• [INSTRUCTIONS FOR THE TASK] Using the data that follows, return exactly the lines from the one that contains "export CORE_MARGIN = 5" through the one that contains "set_input_delay 0.38 -clock", ends included.

(Dataset entries)

[Start of Attachment]

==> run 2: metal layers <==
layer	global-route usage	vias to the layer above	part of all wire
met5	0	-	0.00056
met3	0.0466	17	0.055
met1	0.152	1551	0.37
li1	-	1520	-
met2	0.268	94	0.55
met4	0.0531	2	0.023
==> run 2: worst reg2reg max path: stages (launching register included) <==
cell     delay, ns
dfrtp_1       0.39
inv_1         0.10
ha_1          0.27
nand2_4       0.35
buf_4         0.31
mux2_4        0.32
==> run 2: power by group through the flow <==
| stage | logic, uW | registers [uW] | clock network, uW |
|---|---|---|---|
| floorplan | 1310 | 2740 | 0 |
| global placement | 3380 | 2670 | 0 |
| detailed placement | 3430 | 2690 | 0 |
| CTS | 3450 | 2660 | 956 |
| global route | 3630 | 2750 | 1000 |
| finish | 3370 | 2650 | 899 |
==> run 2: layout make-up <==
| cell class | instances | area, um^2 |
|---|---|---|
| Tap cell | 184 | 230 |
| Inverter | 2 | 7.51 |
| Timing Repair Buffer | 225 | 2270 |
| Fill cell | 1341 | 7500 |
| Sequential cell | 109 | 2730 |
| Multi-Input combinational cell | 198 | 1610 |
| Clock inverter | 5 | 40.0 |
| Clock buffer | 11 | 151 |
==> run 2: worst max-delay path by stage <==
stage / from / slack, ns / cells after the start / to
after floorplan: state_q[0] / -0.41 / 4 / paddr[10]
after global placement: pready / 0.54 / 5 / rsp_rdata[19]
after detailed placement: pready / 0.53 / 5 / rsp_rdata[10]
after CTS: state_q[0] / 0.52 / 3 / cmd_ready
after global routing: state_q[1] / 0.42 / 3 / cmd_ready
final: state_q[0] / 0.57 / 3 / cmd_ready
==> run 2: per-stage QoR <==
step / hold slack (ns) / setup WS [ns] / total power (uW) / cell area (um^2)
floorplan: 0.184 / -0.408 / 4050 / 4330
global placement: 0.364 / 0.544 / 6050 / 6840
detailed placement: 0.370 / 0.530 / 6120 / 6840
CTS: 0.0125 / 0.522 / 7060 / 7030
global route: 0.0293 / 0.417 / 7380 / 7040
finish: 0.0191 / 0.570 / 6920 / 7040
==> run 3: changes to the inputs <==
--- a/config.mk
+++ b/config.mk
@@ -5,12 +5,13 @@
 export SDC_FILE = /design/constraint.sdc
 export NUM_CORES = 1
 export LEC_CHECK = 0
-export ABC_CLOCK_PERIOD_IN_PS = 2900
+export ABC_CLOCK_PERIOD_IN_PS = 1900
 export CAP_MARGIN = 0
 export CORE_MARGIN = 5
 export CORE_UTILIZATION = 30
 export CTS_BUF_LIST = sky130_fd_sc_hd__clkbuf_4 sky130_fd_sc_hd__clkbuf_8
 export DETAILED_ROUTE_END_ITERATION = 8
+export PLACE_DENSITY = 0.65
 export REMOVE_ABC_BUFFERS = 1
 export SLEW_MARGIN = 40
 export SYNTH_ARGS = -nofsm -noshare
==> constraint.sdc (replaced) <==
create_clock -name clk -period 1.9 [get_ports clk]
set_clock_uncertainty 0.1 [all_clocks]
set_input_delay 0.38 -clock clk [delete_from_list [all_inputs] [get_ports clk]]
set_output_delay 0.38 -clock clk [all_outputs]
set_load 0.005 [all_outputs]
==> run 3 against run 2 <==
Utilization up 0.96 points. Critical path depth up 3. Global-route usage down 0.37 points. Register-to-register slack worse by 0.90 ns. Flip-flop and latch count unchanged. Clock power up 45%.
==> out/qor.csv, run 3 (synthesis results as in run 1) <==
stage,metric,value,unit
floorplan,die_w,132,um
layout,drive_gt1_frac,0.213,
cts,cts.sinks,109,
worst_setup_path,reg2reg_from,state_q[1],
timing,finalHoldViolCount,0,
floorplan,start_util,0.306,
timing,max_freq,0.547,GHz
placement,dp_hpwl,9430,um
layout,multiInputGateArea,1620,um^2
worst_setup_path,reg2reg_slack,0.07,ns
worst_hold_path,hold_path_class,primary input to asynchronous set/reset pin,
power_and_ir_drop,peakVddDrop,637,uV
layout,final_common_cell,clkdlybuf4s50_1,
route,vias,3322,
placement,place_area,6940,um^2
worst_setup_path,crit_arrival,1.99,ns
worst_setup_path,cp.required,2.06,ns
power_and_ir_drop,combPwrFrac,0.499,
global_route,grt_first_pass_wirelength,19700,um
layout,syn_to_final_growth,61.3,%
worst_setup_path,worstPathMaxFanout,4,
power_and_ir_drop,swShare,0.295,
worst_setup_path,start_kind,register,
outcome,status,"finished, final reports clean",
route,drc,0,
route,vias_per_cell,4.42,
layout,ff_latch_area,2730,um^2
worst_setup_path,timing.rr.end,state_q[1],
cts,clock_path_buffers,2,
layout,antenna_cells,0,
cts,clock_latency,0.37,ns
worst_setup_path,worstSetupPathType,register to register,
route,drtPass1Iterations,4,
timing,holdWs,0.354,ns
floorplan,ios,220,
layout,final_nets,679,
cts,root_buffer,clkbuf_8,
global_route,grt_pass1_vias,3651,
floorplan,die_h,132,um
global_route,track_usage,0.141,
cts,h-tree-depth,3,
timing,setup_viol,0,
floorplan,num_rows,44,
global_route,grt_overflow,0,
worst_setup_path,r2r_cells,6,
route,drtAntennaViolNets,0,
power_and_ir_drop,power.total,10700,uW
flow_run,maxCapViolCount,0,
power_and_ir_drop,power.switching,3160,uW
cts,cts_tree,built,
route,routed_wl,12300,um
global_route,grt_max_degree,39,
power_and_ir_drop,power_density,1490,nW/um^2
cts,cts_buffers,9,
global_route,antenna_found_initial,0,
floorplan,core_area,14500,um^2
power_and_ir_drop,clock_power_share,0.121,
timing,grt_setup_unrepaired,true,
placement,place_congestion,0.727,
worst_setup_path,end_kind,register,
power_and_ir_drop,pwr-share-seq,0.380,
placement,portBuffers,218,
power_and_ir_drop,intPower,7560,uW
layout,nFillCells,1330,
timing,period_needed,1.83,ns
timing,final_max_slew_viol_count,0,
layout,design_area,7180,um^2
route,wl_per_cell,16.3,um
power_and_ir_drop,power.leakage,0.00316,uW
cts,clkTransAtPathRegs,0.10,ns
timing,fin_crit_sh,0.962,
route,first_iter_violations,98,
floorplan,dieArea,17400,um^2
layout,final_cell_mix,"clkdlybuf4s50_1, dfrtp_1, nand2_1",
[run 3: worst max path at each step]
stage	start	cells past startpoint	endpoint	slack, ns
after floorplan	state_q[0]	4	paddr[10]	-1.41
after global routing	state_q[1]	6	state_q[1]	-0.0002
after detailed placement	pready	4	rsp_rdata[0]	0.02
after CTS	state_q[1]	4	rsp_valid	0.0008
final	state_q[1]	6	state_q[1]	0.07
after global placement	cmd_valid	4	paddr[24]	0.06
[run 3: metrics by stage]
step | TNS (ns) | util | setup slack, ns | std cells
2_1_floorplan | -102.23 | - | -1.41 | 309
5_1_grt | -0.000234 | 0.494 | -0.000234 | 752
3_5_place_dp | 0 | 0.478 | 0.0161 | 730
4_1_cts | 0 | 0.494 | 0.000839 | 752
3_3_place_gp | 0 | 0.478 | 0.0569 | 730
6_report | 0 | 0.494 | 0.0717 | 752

[End of Attachment]

• [ANSWER]
 export CORE_MARGIN = 5
 export CORE_UTILIZATION = 30
 export CTS_BUF_LIST = sky130_fd_sc_hd__clkbuf_4 sky130_fd_sc_hd__clkbuf_8
 export DETAILED_ROUTE_END_ITERATION = 8
+export PLACE_DENSITY = 0.65
 export REMOVE_ABC_BUFFERS = 1
 export SLEW_MARGIN = 40
 export SYNTH_ARGS = -nofsm -noshare
==> constraint.sdc (replaced) <==
create_clock -name clk -period 1.9 [get_ports clk]
set_clock_uncertainty 0.1 [all_clocks]
set_input_delay 0.38 -clock clk [delete_from_list [all_inputs] [get_ports clk]]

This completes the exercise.